• [WHAT IS REQUIRED]: Restate word for word the lines of the entries below, starting with the line that holds "height | 179 um | unchanged |" and ending with the line that holds "global routing | 0 | unchanged |", and no others.

• [SUPPLIED DATA]:
####################
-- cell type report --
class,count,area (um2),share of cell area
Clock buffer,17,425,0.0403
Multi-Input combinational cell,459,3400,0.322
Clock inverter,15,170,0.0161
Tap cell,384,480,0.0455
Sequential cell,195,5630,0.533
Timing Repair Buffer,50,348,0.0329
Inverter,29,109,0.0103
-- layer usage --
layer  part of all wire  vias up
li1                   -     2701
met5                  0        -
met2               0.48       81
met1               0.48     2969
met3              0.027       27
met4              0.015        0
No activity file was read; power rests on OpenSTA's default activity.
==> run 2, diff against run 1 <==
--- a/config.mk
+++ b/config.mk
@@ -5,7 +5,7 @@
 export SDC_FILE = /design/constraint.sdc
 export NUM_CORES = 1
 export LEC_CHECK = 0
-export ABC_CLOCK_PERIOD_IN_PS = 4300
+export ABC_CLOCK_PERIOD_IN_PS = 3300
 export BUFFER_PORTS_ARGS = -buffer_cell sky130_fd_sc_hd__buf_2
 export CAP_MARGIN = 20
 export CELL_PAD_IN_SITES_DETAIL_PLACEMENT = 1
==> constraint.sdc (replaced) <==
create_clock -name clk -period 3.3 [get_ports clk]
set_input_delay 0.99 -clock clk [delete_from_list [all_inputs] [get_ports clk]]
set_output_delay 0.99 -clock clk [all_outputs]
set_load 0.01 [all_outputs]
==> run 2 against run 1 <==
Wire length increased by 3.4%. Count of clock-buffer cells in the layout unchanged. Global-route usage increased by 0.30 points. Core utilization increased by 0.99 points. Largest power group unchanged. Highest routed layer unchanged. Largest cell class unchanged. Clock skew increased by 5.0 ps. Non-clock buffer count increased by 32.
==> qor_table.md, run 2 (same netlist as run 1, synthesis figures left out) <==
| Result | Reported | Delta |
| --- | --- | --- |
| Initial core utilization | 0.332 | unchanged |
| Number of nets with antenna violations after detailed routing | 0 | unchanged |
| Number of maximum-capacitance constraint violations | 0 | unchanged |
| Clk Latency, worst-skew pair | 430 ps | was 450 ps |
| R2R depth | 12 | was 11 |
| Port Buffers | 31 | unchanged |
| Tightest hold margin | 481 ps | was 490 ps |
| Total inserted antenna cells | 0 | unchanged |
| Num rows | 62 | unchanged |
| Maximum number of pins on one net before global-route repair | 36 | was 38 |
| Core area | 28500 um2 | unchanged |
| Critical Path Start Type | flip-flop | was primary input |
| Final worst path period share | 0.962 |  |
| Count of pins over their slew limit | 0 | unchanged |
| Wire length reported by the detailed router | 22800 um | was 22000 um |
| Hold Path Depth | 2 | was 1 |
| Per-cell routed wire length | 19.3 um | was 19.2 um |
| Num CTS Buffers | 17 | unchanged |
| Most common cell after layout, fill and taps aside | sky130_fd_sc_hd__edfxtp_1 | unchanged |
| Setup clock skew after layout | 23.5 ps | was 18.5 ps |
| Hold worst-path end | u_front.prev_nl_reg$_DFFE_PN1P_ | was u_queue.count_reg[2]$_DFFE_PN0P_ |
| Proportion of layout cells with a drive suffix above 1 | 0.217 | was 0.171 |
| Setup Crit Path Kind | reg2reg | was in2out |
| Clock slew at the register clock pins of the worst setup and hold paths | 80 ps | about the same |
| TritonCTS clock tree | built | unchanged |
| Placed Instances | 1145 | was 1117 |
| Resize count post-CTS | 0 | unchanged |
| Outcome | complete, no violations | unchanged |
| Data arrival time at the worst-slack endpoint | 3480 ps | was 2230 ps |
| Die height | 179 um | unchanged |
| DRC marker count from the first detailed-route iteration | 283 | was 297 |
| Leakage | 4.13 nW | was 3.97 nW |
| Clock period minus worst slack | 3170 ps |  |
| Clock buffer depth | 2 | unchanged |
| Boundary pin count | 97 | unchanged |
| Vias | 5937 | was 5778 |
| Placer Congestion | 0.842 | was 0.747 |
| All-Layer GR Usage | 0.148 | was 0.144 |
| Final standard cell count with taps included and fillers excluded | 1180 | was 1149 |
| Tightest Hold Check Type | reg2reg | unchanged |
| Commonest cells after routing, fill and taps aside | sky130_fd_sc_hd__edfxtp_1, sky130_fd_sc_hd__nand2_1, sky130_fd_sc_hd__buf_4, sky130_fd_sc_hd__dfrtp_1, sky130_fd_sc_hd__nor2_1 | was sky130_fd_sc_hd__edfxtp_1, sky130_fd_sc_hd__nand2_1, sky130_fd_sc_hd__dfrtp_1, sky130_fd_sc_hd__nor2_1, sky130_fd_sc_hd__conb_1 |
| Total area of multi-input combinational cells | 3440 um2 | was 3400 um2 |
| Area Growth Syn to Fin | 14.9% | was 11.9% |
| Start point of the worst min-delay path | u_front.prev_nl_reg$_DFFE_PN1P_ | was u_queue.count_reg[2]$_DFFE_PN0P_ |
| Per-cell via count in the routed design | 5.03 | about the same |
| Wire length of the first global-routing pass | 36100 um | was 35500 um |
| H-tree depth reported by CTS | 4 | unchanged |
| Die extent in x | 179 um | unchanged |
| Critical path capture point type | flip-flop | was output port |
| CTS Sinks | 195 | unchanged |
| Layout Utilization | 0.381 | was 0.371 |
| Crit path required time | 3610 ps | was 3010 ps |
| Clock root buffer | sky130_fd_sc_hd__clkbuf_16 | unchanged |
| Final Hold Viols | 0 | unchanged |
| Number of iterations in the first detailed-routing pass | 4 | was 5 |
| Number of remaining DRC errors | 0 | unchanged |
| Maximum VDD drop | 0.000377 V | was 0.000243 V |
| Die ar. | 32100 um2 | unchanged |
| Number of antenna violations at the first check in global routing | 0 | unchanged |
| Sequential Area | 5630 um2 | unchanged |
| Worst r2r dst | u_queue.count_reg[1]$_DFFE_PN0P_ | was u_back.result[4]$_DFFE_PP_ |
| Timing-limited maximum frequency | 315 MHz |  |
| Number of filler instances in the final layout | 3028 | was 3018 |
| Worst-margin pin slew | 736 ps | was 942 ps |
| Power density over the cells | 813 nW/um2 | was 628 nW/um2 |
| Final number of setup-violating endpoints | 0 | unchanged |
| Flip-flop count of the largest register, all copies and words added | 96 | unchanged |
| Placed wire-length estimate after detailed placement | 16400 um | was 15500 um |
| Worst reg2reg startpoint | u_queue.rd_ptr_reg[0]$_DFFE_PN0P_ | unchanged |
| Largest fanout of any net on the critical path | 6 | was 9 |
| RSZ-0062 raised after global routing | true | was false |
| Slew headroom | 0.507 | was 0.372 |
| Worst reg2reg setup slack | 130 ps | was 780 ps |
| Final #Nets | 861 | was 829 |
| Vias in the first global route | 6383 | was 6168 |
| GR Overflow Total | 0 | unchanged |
####################
• [ANSWER SECTION]:
| Die height | 179 um | unchanged |
| DRC marker count from the first detailed-route iteration | 283 | was 297 |
| Leakage | 4.13 nW | was 3.97 nW |
| Clock period minus worst slack | 3170 ps |  |
| Clock buffer depth | 2 | unchanged |
| Boundary pin count | 97 | unchanged |
| Vias | 5937 | was 5778 |
| Placer Congestion | 0.842 | was 0.747 |
| All-Layer GR Usage | 0.148 | was 0.144 |
| Final standard cell count with taps included and fillers excluded | 1180 | was 1149 |
| Tightest Hold Check Type | reg2reg | unchanged |
| Commonest cells after routing, fill and taps aside | sky130_fd_sc_hd__edfxtp_1, sky130_fd_sc_hd__nand2_1, sky130_fd_sc_hd__buf_4, sky130_fd_sc_hd__dfrtp_1, sky130_fd_sc_hd__nor2_1 | was sky130_fd_sc_hd__edfxtp_1, sky130_fd_sc_hd__nand2_1, sky130_fd_sc_hd__dfrtp_1, sky130_fd_sc_hd__nor2_1, sky130_fd_sc_hd__conb_1 |
| Total area of multi-input combinational cells | 3440 um2 | was 3400 um2 |
| Area Growth Syn to Fin | 14.9% | was 11.9% |
| Start point of the worst min-delay path | u_front.prev_nl_reg$_DFFE_PN1P_ | was u_queue.count_reg[2]$_DFFE_PN0P_ |
| Per-cell via count in the routed design | 5.03 | about the same |
| Wire length of the first global-routing pass | 36100 um | was 35500 um |
| H-tree depth reported by CTS | 4 | unchanged |
| Die extent in x | 179 um | unchanged |
| Critical path capture point type | flip-flop | was output port |
| CTS Sinks | 195 | unchanged |
| Layout Utilization | 0.381 | was 0.371 |
| Crit path required time | 3610 ps | was 3010 ps |
| Clock root buffer | sky130_fd_sc_hd__clkbuf_16 | unchanged |
| Final Hold Viols | 0 | unchanged |
| Number of iterations in the first detailed-routing pass | 4 | was 5 |
| Number of remaining DRC errors | 0 | unchanged |
| Maximum VDD drop | 0.000377 V | was 0.000243 V |
| Die ar. | 32100 um2 | unchanged |
| Number of antenna violations at the first check in global routing | 0 | unchanged |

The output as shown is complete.